Rabbanit Esther Rivka Wagner (nee Willig) A”H, Malky’s mother, had passed away just two months prior at the age of 92. Rabbanit Wagner, a holocaust survivor and an impressive woman of her own right, had been a long-time MMY witness on our annual Heritage trip to Poland. Her passing was a tremendous loss for all of us too. Just two weeks after her passing, MMY 5776 embarked on yet another voyage, attempting a glimpse at a horror that was. With all this happening in succession, one after the other, I reached out to her daughter to try and connect with the history and memories that much of the MMY family feel so intimately a part of. I sat with Malky, and asked her to give me a taste of the inspiring life of her mother, and the legacy that she left behind.

 

When Malky spoke, there was no pomp or ceremony. She spoke simply, yet poignantly, and I began to get an idea about the woman who raised her. She started at the very beginning of Rabbanit Wagner’s story, providing me with background and painting a picture of the piety of her mother’s origins. Forty-five minutes later, we were both crying.

 

As I alternated typing and tear-wiping, I listened raptly to a tale of faith, fortitude, and fortune. I learned about Esther Rivka Wagner’s illustrious father and wise mother, about how they raised her with Torah values, conviction, and much love. I smiled when I heard the news of her mother’s engagement to Rabbi Yisrael Wagner, although the war was sweeping in on them. I took note as she described the German invasion and the awful new realities that they were forced to face. I was blown away by Esther Rivka’s determination to fight for life and forge on despite all the loss and pain and dread that were life’s constant companions then.

 

Young Esther Rivka had chosen to jump the train to Belzec, sneak back to their old hiding place, and retrieve the false papers that she’d obtained some months ago, just in case… While back in the city, she received a letter from her fiance and was reunited with him, only to be torn from his side yet again.
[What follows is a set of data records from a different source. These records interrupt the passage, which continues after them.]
[src/rtl/alu_mul_sequencer.sv]
// alu_mul_sequencer
//
// Multi-cycle unsigned shift-and-add multiplier controller. It borrows the
// shared execute-stage ALU adder for one add per cycle, and produces a
// 2*DATA_BITS product from two DATA_BITS operands. A multiply takes
// DATA_BITS cycles in RUN, followed by one DONE cycle.
//
// Optional feature macro: ALU_MUL_ZERO_SKIP_EN
//   When this macro is defined, a multiply with a zero operand skips RUN.
//   It goes straight to DONE with product = 0.
//
// Ports:
//   clk          rising-edge clock
//   reset_n      asynchronous active-low reset
//   start        multiply request, honoured only while ready
//   op_a, op_b   multiplicand / multiplier, sampled on the accepting edge
//   ready        high in IDLE
//   done         one-cycle pulse, product valid
//   product      {acc_hi, acc_lo}, held until the next accepted start
//   alu_own      high in RUN, steers the ALU input mux to this block
//   alu_a/alu_b  ALU operands (zero outside RUN)
//   alu_cin      ALU carry in, always 0
//   alu_result   ALU sum
//   alu_cout     ALU carry out
module alu_mul_sequencer #(
    parameter int DATA_BITS = 8
) (
    input  logic                   clk,
    input  logic                   reset_n,
    input  logic                   start,
    input  logic [DATA_BITS-1:0]   op_a,
    input  logic [DATA_BITS-1:0]   op_b,
    output logic                   ready,
    output logic                   done,
    output logic [2*DATA_BITS-1:0] product,
    output logic                   alu_own,
    output logic [DATA_BITS-1:0]   alu_a,
    output logic [DATA_BITS-1:0]   alu_b,
    output logic                   alu_cin,
    input  logic [DATA_BITS-1:0]   alu_result,
    input  logic                   alu_cout
);

    localparam int CNT_W = $clog2(DATA_BITS + 1);

    typedef enum logic [1:0] {
        IDLE = 2'd0,
        RUN  = 2'd1,
        DONE = 2'd2
    } state_t;

    state_t               state;
    logic [DATA_BITS-1:0] mcand;
    logic [DATA_BITS-1:0] acc_hi;
    logic [DATA_BITS-1:0] acc_lo;
    logic [CNT_W-1:0]     cnt;
    logic                 zero_skip;

`ifdef ALU_MUL_ZERO_SKIP_EN
    assign zero_skip = (op_a == '0) || (op_b == '0);
`else
    assign zero_skip = 1'b0;
`endif

    always_ff @(posedge clk or negedge reset_n) begin
        if (!reset_n) begin
            state   <= IDLE;
            done    <= 1'b0;
            alu_own <= 1'b0;
            mcand   <= '0;
            acc_hi  <= '0;
            acc_lo  <= '0;
            cnt     <= '0;
        end else begin
            case (state)
                IDLE: begin
                    done    <= 1'b0;
                    alu_own <= 1'b0;
                    if (start) begin
                        mcand  <= op_a;
                        acc_hi <= '0;
                        // A skipped multiply must present product = 0 at done.
                        acc_lo <= zero_skip ? '0 : op_b;
                        cnt    <= CNT_W'(DATA_BITS);
                        if (zero_skip) begin
                            state <= DONE;
                            done  <= 1'b1;
                        end else begin
                            state   <= RUN;
                            alu_own <= 1'b1;
                        end
                    end
                end
                RUN: begin
                    // Shift the 2N+1-bit {cout, sum, acc_lo} right by one.
                    // The adder carry becomes the new acc_hi MSB, and the
                    // consumed multiplier bit falls off acc_lo.
                    acc_hi <= {alu_cout, alu_result[DATA_BITS-1:1]};
                    acc_lo <= {alu_result[0], acc_lo[DATA_BITS-1:1]};
                    cnt    <= cnt - CNT_W'(1);
                    if (cnt == CNT_W'(1)) begin
                        state   <= DONE;
                        alu_own <= 1'b0;
                        done    <= 1'b1;
                    end
                end
                DONE: begin
                    state <= IDLE;
                    done  <= 1'b0;
                end
                default: begin
                    state   <= IDLE;
                    done    <= 1'b0;
                    alu_own <= 1'b0;
                end
            endcase
        end
    end

    assign ready   = (state == IDLE);
    assign product = {acc_hi, acc_lo};

    // alu_own is high exactly in RUN, so it gates the ALU operands.
    assign alu_a   = alu_own ? acc_hi : '0;
    assign alu_b   = (alu_own && acc_lo[0]) ? mcand : '0;
    assign alu_cin = 1'b0;

endmodule

[config.mk]
export PLATFORM = sky130hd
export DESIGN_NAME = alu_mul_sequencer
export DESIGN_NICKNAME = d
export VERILOG_FILES = /design/src/rtl/alu_mul_sequencer.sv
export SDC_FILE = /design/constraint.sdc
export NUM_CORES = 1
export LEC_CHECK = 0
export CELL_PAD_IN_SITES_DETAIL_PLACEMENT = 0
export CELL_PAD_IN_SITES_GLOBAL_PLACEMENT = 1
export CORE_MARGIN = 10
export CORE_UTILIZATION = 30
export CTS_CLUSTER_DIAMETER = 100
export DETAILED_ROUTE_END_ITERATION = 8
export PLACE_DENSITY = 0.81
export SLEW_MARGIN = 20
export SYNTH_ARGS = -nofsm -noshare
export SYNTH_HDL_FRONTEND = slang
export SYNTH_SLANG_ARGS = --single-unit
[constraint.sdc]
create_clock -name clk -period 1.74 [get_ports clk]
set_clock_uncertainty 0.05 [all_clocks]
set_input_delay 0.348 -clock clk [delete_from_list [all_inputs] [get_ports clk]]
set_output_delay 0.348 -clock clk [all_outputs]
set_load 0.1 [all_outputs]
==> src/rtl/intr_entry_sequencer.sv <==
// CPU-side interrupt entry/exit sequencer: accepts a request at an instruction boundary, pushes PC and
// flags through a stack handshake, vectors the PC, then releases the ISR on RETI.
module intr_entry_sequencer #(
  parameter int                ADDR_W    = 16,
  parameter logic [ADDR_W-1:0] VEC_BASE  = 16'h0100,
  parameter int                VEC_SHIFT = 2,
  parameter int                PUSH_TMO  = 15
) (
  input  logic              clk,
  input  logic              reset,
  input  logic [5:0]        intr_Out,
  input  logic              int_enable,
  input  logic              instr_done,
  input  logic              reti,
  input  logic              mem_ready,
  output logic              ISR_ld,
  output logic              current_ISR_num_ld,
  output logic              ISR_clr,
  output logic              push_req,
  output logic              push_sel,
  output logic              ie_clr,
  output logic              pc_ld,
  output logic [ADDR_W-1:0] vector_addr,
  output logic [2:0]        vec_idx,
  output logic              busy,
  output logic              fault
);

  localparam int CNT_W = $clog2(PUSH_TMO + 1);

  localparam logic [2:0] IDLE    = 3'd0;
  localparam logic [2:0] LATCH   = 3'd1;
  localparam logic [2:0] PUSH_PC = 3'd2;
  localparam logic [2:0] PUSH_FL = 3'd3;
  localparam logic [2:0] VECTOR  = 3'd4;
  localparam logic [2:0] SERVICE = 3'd5;
  localparam logic [2:0] CLEAR   = 3'd6;

  // Bit5 is the highest priority and maps to slot 0.
  function automatic logic [2:0] prio_idx(input logic [5:0] req);
    logic [2:0] idx;
    idx = 3'd0;
    for (int i = 0; i < 6; i++) begin
      if (req[i]) idx = 3'(5 - i);
    end
    return idx;
  endfunction

  logic [2:0]        state_q, state_d;
  logic [CNT_W-1:0]  cnt_q, cnt_d, cnt_inc;
  logic              fault_q, fault_d;
  logic [2:0]        vec_idx_q, vec_idx_d;
  logic [ADDR_W-1:0] vector_addr_q, vector_addr_d;

  logic isr_ld_q, isr_ld_d;
  logic cur_ld_q, cur_ld_d;
  logic isr_clr_q, isr_clr_d;
  logic push_req_q, push_req_d;
  logic push_sel_q, push_sel_d;
  logic ie_clr_q, ie_clr_d;
  logic pc_ld_q, pc_ld_d;
  logic busy_q, busy_d;

  assign cnt_inc = cnt_q + CNT_W'(1);

  always_comb begin
    state_d       = state_q;
    cnt_d         = cnt_q;
    fault_d       = fault_q;
    vec_idx_d     = vec_idx_q;
    vector_addr_d = vector_addr_q;
    case (state_q)
      IDLE: begin
        if (instr_done && int_enable && (|intr_Out) && !fault_q) begin
          state_d   = LATCH;
          vec_idx_d = prio_idx(intr_Out);
        end
      end
      LATCH: begin
        vector_addr_d = VEC_BASE + (ADDR_W'(vec_idx_q) << VEC_SHIFT);
        cnt_d         = '0;
        state_d       = PUSH_PC;
      end
      PUSH_PC, PUSH_FL: begin
        if (mem_ready) begin
          cnt_d   = '0;
          state_d = (state_q == PUSH_PC) ? PUSH_FL : VECTOR;
        end else if (cnt_inc == CNT_W'(PUSH_TMO)) begin
          // Stack never answered: abandon the entry without touching the PC.
          cnt_d   = '0;
          fault_d = 1'b1;
          state_d = IDLE;
        end else begin
          cnt_d = cnt_inc;
        end
      end
      VECTOR:  state_d = SERVICE;
      SERVICE: if (reti) state_d = CLEAR;
      CLEAR:   state_d = IDLE;
      default: state_d = IDLE;
    endcase
  end

  // Outputs are decoded from the next state so every port comes straight from a flop.
  always_comb begin
    isr_ld_d   = (state_d == LATCH);
    cur_ld_d   = (state_d == LATCH);
    ie_clr_d   = (state_d == LATCH);
    push_req_d = (state_d == PUSH_PC) || (state_d == PUSH_FL);
    push_sel_d = (state_d == PUSH_FL);
    pc_ld_d    = (state_d == VECTOR);
    isr_clr_d  = (state_d == CLEAR);
    busy_d     = (state_d != IDLE);
  end

  always_ff @(posedge clk or negedge reset) begin
    if (!reset) begin
      state_q       <= IDLE;
      cnt_q         <= '0;
      fault_q       <= 1'b0;
      vec_idx_q     <= 3'd0;
      vector_addr_q <= '0;
      isr_ld_q      <= 1'b0;
      cur_ld_q      <= 1'b0;
      isr_clr_q     <= 1'b0;
      push_req_q    <= 1'b0;
      push_sel_q    <= 1'b0;
      ie_clr_q      <= 1'b0;
      pc_ld_q       <= 1'b0;
      busy_q        <= 1'b0;
    end else begin
      state_q       <= state_d;
      cnt_q         <= cnt_d;
      fault_q       <= fault_d;
      vec_idx_q     <= vec_idx_d;
      vector_addr_q <= vector_addr_d;
      isr_ld_q      <= isr_ld_d;
      cur_ld_q      <= cur_ld_d;
      isr_clr_q     <= isr_clr_d;
      push_req_q    <= push_req_d;
      push_sel_q    <= push_sel_d;
      ie_clr_q      <= ie_clr_d;
      pc_ld_q       <= pc_ld_d;
      busy_q        <= busy_d;
    end
  end

  assign ISR_ld             = isr_ld_q;
  assign current_ISR_num_ld = cur_ld_q;
  assign ISR_clr            = isr_clr_q;
  assign push_req           = push_req_q;
  assign push_sel           = push_sel_q;
  assign ie_clr             = ie_clr_q;
  assign pc_ld              = pc_ld_q;
  assign vector_addr        = vector_addr_q;
  assign vec_idx            = vec_idx_q;
  assign busy               = busy_q;
  assign fault              = fault_q;

endmodule
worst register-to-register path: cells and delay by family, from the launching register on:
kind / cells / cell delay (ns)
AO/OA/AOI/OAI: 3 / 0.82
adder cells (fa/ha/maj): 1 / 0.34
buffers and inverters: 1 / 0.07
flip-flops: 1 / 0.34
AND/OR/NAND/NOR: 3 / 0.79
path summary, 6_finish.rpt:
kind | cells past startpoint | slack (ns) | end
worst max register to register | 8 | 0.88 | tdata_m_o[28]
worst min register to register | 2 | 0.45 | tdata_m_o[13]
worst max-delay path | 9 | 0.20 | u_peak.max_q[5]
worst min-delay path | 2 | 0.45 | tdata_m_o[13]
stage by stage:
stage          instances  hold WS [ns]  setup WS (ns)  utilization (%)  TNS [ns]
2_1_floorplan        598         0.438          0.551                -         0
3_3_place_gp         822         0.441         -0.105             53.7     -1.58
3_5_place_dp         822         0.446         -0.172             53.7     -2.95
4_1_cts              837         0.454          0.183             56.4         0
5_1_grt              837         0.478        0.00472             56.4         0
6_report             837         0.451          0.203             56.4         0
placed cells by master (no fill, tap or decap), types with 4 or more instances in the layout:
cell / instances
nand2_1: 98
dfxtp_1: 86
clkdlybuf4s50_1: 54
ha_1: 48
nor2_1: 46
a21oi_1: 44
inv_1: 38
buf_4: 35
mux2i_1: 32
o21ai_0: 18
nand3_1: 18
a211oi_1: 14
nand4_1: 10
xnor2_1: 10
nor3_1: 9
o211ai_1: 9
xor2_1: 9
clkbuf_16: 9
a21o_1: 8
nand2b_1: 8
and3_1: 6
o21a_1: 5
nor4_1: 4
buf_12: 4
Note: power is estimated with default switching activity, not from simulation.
### config.mk
export PLATFORM = sky130hd
export DESIGN_NAME = ex_stage
export DESIGN_NICKNAME = d
export VERILOG_FILES = /design/src/rtl/ex_stage_pkg.sv /design/src/rtl/ex_stage_mul_iter.sv /design/src/rtl/ex_stage.sv
export SDC_FILE = /design/constraint.sdc
export NUM_CORES = 2
export LEC_CHECK = 0
export CORE_UTILIZATION = 65
export CTS_CLUSTER_SIZE = 40
export DETAILED_ROUTE_END_ITERATION = 10
export PLACE_DENSITY_LB_ADDON = 0.25
export SYNTH_ARGS = -nofsm -noshare
export SYNTH_HDL_FRONTEND = slang
export SYNTH_SLANG_ARGS = --single-unit
### constraint.sdc
create_clock -name clk -period 2.1 [get_ports clk]
set_input_delay 0.315 -clock clk [delete_from_list [all_inputs] [get_ports clk]]
set_output_delay 0.315 -clock clk [all_outputs]
set_load 0.1 [all_outputs]
## src/rtl/regfile_write_arbiter.sv

```systemverilog
// regfile_write_arbiter
//
// Shares the register file's single write port between two writeback
// requesters (A: execute result, B: load result). After reset an optional
// clear sequence writes zero to x1..x(2^ADDR_W-1); afterwards requests are
// arbitrated round-robin with valid/ready handshakes.
//
// Ports:
//   clk           sole clock, rising edge
//   rst_n         synchronous active-low reset
//   a_valid/a_ready/a_addr/a_data   port A request, accept, address, data
//   b_valid/b_ready/b_addr/b_data   port B request, accept, address, data
//   write_address register-file write address (0 = no write)
//   write_data    register-file write data
//   init_done     registered, high once the clear sequence has completed
module regfile_write_arbiter #(
  parameter int DATA_W         = 32,
  parameter int ADDR_W         = 5,
  parameter int CLEAR_ON_RESET = 1
) (
  input  logic              clk,
  input  logic              rst_n,
  input  logic              a_valid,
  output logic              a_ready,
  input  logic [ADDR_W-1:0] a_addr,
  input  logic [DATA_W-1:0] a_data,
  input  logic              b_valid,
  output logic              b_ready,
  input  logic [ADDR_W-1:0] b_addr,
  input  logic [DATA_W-1:0] b_data,
  output logic [ADDR_W-1:0] write_address,
  output logic [DATA_W-1:0] write_data,
  output logic              init_done
);

  typedef enum logic [0:0] {
    ST_CLEAR = 1'b0,
    ST_RUN   = 1'b1
  } state_t;

  localparam logic [ADDR_W-1:0] ZERO_IDX = {ADDR_W{1'b0}};
  localparam logic [ADDR_W-1:0] ONE_IDX  = {{(ADDR_W-1){1'b0}}, 1'b1};
  localparam logic [ADDR_W-1:0] LAST_IDX = {ADDR_W{1'b1}};
  localparam logic              PRIO_A   = 1'b0;
  localparam logic              PRIO_B   = 1'b1;

  state_t            state_r, state_s;
  logic [ADDR_W-1:0] clr_idx_r, clr_idx_s;
  logic              prio_r, prio_s;
  logic              init_done_r, init_done_s;

  logic a_real_s, b_real_s, a_discard_s, b_discard_s;
  logic grant_a_s, grant_b_s;

  // Classify each request and pick the round-robin winner among real ones.
  always_comb begin
    a_real_s    = a_valid && (a_addr != ZERO_IDX);
    b_real_s    = b_valid && (b_addr != ZERO_IDX);
    a_discard_s = a_valid && (a_addr == ZERO_IDX);
    b_discard_s = b_valid && (b_addr == ZERO_IDX);
    grant_a_s   = a_real_s && (!b_real_s || (prio_r == PRIO_A));
    grant_b_s   = b_real_s && (!a_real_s || (prio_r == PRIO_B));
  end

  // Next-state and output decode; everything is forced idle while rst_n is low
  // so an in-flight handshake is dropped during reset cycles.
  always_comb begin
    state_s       = state_r;
    clr_idx_s     = clr_idx_r;
    prio_s        = prio_r;
    init_done_s   = init_done_r;
    a_ready       = 1'b0;
    b_ready       = 1'b0;
    write_address = ZERO_IDX;
    write_data    = {DATA_W{1'b0}};
    if (!rst_n) begin
      state_s = state_r;
    end else begin
      case (state_r)
        ST_CLEAR: begin
          write_address = clr_idx_r;
          // Stop on the last register instead of wrapping back to x0.
          if (clr_idx_r == LAST_IDX) begin
            state_s     = ST_RUN;
            init_done_s = 1'b1;
          end else begin
            clr_idx_s = clr_idx_r + ONE_IDX;
          end
        end
        ST_RUN: begin
          init_done_s = 1'b1;
          // Discards are always accepted but never write or move prio.
          a_ready = a_discard_s || grant_a_s;
          b_ready = b_discard_s || grant_b_s;
          if (grant_a_s) begin
            write_address = a_addr;
            write_data    = a_data;
            prio_s        = PRIO_B;
          end else if (grant_b_s) begin
            write_address = b_addr;
            write_data    = b_data;
            prio_s        = PRIO_A;
          end else begin
            prio_s = prio_r;
          end
        end
        default: begin
          state_s = ST_CLEAR;
        end
      endcase
    end
  end

  // State register with synchronous active-low reset.
  always_ff @(posedge clk) begin
    if (!rst_n) begin
      state_r     <= (CLEAR_ON_RESET != 0) ? ST_CLEAR : ST_RUN;
      clr_idx_r   <= ONE_IDX;
      prio_r      <= PRIO_A;
      init_done_r <= 1'b0;
    end else begin
      state_r     <= state_s;
      clr_idx_r   <= clr_idx_s;
      prio_r      <= prio_s;
      init_done_r <= init_done_s;
    end
  end

  assign init_done = init_done_r;

endmodule

```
He was forced to go into hiding, but as for Esther Rivka, her papers sure did come in handy after all. She used those papers to pass as an Aryan Catholic girl, procuring work as a nanny in a number of Christian homes, never letting her guard down lest she be discovered. She endured the unremitting terror of being found out, of being caught for the Jewish girl that she was.

 

Esther Rivka survived the war without word from any of her family members or her fiancé. She made every attempt to find him while teaching at the DP camp that was her new temporary home, to no avail- until the day he walked right through the front gates, asking about a particular Esther Rivka Willig. Together they built a beautiful life, and a family of four.

 

Years later, after fulfilling her dream of making Aliyah with her whole family, Rabbanit Esther Rivka Wagner embraced the opportunity to share her account and the lessons she imbibed to the next generation. She accompanied many young adults on their quest to try and glean some inkling of what it was like for the Jews during the Nazi occupation. For years and years, the girls of MMY had the Z’chut of drinking in Rabbanit Wagner’s obvious and unswerving Emunah in a G-d Al-mighty who was with her throughout every step and setback of her journey. She never doubted His loving presence in her life, and never questioned His ways. We’ve been honored to be a part of this great woman’s life story, and to carry on in her tradition. The fact that her grandson, Rabbi Shalom Weisberg, is now a beloved faculty member of MMY, is further proof of the kind of family she raised and the inheritance she left behind.

“שמע בני מוסר אביך ועל תטוש תורת אמך”

 

As the sun was setting on that 17th of Iyar, and on my emotional meeting with Malky, I still had one more question for her, “But when and how did your parents finally get married?” Her deliberate look hinted to an answer that would leave me stunned.

 

You see, Lag B’omer 1946, the 18th of Iyar, was the date of Rabbanit Rivka Esther Wagner’s wedding. That evening would have been her 70th wedding anniversary. Yehi Zichra Baruch.